Stored data
■ ■ ■ ■ ■

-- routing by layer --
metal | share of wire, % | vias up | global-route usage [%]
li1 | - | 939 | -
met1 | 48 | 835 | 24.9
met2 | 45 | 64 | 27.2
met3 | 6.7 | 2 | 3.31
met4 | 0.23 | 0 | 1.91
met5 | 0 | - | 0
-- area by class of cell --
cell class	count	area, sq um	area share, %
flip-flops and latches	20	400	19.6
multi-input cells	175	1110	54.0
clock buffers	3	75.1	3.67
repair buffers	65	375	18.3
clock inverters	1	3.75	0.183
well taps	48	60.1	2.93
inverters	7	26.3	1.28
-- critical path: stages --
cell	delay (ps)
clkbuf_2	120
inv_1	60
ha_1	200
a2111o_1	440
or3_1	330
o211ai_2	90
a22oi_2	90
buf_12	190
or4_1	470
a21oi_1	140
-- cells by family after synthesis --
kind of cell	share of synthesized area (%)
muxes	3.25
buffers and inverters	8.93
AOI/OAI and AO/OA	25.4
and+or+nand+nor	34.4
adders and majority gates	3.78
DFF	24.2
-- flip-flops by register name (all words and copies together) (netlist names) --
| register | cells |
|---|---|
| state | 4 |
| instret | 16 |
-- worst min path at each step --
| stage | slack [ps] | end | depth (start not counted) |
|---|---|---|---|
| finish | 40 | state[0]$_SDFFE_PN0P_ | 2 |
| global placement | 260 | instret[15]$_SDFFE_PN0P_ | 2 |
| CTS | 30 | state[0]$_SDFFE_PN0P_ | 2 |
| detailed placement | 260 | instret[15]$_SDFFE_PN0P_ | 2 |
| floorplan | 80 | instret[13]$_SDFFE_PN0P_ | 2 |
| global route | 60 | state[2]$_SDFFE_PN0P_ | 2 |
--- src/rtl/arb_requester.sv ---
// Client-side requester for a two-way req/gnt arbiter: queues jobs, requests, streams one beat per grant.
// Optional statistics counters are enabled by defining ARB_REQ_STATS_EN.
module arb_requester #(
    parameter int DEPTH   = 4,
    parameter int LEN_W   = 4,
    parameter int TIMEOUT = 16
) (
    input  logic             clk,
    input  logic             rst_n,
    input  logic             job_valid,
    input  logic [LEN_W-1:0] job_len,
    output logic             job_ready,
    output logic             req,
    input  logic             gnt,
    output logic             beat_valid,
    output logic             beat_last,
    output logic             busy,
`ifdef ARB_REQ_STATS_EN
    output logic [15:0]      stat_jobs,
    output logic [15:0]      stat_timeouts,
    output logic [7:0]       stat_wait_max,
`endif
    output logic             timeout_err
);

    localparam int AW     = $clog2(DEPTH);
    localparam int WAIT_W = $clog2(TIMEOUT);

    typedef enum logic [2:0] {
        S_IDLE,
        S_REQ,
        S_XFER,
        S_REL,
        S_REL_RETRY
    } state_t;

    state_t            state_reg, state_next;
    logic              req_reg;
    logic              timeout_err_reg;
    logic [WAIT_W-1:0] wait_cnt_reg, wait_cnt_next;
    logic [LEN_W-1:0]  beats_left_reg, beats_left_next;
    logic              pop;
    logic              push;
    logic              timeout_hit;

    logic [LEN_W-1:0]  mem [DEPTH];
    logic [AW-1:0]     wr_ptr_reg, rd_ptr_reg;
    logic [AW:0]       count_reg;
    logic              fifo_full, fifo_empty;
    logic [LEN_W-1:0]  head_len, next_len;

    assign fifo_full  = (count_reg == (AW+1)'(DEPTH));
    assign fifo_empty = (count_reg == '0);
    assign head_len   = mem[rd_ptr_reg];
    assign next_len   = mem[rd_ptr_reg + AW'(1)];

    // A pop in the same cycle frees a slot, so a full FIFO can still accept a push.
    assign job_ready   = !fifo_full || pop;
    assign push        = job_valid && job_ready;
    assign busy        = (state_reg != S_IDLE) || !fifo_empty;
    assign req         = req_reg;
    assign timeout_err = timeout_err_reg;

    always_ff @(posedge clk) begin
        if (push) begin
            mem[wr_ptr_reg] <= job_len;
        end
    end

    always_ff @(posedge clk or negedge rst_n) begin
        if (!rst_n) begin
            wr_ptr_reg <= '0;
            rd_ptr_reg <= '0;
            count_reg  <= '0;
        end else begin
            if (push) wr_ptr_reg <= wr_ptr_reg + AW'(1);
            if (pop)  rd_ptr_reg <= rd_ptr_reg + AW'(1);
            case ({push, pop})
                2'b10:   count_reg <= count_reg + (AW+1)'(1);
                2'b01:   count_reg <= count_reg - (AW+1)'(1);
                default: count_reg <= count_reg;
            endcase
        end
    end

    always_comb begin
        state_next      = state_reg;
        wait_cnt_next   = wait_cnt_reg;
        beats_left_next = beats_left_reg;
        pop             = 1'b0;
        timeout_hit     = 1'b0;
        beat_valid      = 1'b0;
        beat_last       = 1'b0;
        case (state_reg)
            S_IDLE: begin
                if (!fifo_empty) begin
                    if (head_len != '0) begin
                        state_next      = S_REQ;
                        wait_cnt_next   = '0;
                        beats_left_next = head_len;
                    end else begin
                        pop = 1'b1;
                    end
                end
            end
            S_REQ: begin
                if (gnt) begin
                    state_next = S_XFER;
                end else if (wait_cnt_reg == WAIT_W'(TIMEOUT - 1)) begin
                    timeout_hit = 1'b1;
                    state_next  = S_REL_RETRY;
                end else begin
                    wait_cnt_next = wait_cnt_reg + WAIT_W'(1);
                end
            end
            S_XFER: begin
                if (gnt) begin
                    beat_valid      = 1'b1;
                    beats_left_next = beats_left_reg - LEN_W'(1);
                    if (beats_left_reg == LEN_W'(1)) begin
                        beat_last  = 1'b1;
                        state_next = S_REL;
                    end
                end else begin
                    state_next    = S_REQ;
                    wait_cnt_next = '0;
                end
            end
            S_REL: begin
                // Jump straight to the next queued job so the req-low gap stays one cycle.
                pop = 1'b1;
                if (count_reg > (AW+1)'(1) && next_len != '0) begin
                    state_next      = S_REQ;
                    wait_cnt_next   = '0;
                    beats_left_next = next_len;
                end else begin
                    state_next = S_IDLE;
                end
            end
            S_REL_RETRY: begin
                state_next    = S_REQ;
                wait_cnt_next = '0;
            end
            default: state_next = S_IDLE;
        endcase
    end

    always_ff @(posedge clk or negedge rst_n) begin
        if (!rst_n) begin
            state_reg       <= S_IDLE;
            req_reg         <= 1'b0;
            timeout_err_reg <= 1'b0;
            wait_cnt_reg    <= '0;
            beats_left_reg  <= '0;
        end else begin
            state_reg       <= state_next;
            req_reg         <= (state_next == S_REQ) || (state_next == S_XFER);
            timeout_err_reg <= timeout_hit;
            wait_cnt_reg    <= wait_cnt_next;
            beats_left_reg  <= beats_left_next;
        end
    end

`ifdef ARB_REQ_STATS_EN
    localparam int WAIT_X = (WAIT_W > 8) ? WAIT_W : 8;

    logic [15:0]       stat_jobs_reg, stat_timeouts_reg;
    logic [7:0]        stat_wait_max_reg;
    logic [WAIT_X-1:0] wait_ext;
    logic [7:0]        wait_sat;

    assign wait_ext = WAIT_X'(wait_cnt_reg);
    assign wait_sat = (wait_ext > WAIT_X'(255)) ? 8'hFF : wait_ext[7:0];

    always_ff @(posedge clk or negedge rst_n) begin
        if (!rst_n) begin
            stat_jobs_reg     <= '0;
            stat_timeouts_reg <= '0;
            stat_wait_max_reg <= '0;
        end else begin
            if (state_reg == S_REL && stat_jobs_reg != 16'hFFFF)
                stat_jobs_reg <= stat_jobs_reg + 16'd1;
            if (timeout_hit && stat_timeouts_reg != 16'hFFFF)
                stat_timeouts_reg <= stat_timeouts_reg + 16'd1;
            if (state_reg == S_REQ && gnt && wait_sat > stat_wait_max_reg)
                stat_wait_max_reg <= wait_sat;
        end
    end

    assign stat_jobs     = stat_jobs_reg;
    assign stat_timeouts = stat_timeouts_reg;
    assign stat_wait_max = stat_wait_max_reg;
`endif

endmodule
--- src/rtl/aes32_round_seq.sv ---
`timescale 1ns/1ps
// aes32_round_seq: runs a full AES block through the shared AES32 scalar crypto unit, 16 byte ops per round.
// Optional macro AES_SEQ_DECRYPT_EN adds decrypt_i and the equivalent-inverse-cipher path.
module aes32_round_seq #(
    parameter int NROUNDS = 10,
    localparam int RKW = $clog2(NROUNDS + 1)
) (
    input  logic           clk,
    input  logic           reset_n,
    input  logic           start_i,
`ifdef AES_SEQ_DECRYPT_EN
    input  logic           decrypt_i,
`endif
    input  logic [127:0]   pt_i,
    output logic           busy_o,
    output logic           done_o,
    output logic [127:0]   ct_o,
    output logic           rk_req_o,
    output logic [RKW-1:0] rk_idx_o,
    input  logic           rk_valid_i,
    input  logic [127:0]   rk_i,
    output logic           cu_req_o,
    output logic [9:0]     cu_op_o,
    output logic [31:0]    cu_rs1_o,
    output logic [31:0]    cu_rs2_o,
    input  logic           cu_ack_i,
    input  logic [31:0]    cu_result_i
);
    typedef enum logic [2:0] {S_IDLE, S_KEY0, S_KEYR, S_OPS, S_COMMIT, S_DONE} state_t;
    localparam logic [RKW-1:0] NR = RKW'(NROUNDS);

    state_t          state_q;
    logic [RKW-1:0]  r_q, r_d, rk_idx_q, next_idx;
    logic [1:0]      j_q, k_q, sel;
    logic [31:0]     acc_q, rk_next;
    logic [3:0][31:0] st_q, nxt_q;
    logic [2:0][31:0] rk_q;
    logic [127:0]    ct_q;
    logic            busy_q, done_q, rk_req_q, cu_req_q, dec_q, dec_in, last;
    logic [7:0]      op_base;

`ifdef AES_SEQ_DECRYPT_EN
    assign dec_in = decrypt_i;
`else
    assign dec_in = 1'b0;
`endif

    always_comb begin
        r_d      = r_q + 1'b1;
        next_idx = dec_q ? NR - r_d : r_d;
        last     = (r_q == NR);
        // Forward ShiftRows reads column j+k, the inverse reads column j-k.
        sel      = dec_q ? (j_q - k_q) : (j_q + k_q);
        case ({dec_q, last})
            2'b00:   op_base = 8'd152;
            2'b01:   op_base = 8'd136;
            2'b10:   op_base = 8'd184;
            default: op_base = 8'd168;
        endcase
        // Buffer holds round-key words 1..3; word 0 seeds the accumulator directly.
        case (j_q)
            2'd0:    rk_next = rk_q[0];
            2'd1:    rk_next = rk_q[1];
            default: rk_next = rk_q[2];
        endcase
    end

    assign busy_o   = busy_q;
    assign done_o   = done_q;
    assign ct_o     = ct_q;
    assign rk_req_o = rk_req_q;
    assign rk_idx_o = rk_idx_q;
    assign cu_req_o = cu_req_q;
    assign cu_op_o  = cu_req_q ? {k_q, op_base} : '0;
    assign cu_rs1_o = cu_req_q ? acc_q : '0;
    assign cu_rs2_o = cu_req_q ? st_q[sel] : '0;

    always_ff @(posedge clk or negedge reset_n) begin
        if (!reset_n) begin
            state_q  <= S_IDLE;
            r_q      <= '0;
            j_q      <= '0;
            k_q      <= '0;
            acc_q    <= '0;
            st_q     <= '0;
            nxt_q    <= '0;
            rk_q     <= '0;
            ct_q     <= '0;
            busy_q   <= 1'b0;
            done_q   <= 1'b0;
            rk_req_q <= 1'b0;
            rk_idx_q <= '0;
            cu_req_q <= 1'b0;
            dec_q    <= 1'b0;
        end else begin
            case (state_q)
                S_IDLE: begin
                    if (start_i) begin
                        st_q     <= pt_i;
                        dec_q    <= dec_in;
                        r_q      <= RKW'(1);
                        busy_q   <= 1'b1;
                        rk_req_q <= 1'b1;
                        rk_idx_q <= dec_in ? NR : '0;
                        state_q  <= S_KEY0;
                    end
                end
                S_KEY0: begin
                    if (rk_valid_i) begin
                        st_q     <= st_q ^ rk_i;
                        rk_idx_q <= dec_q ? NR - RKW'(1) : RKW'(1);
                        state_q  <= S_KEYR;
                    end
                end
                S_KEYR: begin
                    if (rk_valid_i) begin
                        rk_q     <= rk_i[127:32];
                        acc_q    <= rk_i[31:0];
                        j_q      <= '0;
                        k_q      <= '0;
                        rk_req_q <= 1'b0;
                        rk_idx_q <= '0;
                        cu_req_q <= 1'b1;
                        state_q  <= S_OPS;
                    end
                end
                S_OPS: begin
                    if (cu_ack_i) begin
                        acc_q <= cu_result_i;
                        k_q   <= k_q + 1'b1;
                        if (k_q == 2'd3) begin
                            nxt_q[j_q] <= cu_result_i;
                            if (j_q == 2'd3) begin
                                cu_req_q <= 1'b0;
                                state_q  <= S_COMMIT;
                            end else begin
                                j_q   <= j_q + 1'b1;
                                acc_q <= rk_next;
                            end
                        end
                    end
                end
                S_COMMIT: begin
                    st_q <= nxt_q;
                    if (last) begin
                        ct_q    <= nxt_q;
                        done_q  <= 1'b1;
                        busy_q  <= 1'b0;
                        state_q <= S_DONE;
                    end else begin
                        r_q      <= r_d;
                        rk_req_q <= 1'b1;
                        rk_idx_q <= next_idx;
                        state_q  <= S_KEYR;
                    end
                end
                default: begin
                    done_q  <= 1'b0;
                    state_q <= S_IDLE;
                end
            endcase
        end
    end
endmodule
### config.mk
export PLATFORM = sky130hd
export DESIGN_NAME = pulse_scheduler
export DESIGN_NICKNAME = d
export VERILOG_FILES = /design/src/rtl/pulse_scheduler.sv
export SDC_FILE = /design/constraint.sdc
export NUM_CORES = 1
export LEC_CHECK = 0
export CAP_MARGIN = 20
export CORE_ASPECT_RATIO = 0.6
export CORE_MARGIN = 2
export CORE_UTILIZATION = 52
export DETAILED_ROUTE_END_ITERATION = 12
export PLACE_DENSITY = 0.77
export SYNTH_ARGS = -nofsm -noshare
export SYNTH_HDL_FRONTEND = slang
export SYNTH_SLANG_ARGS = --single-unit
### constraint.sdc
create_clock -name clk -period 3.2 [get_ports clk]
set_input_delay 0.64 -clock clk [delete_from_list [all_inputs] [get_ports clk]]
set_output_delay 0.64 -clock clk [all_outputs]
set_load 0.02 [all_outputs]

■ ■ ■ ■ ■

### BRIEF:
Would you please copy all lines in the data that contain the word "register"?

### RESULT OF THIS TASK:
-- flip-flops by register name (all words and copies together) (netlist names) --
| register | cells |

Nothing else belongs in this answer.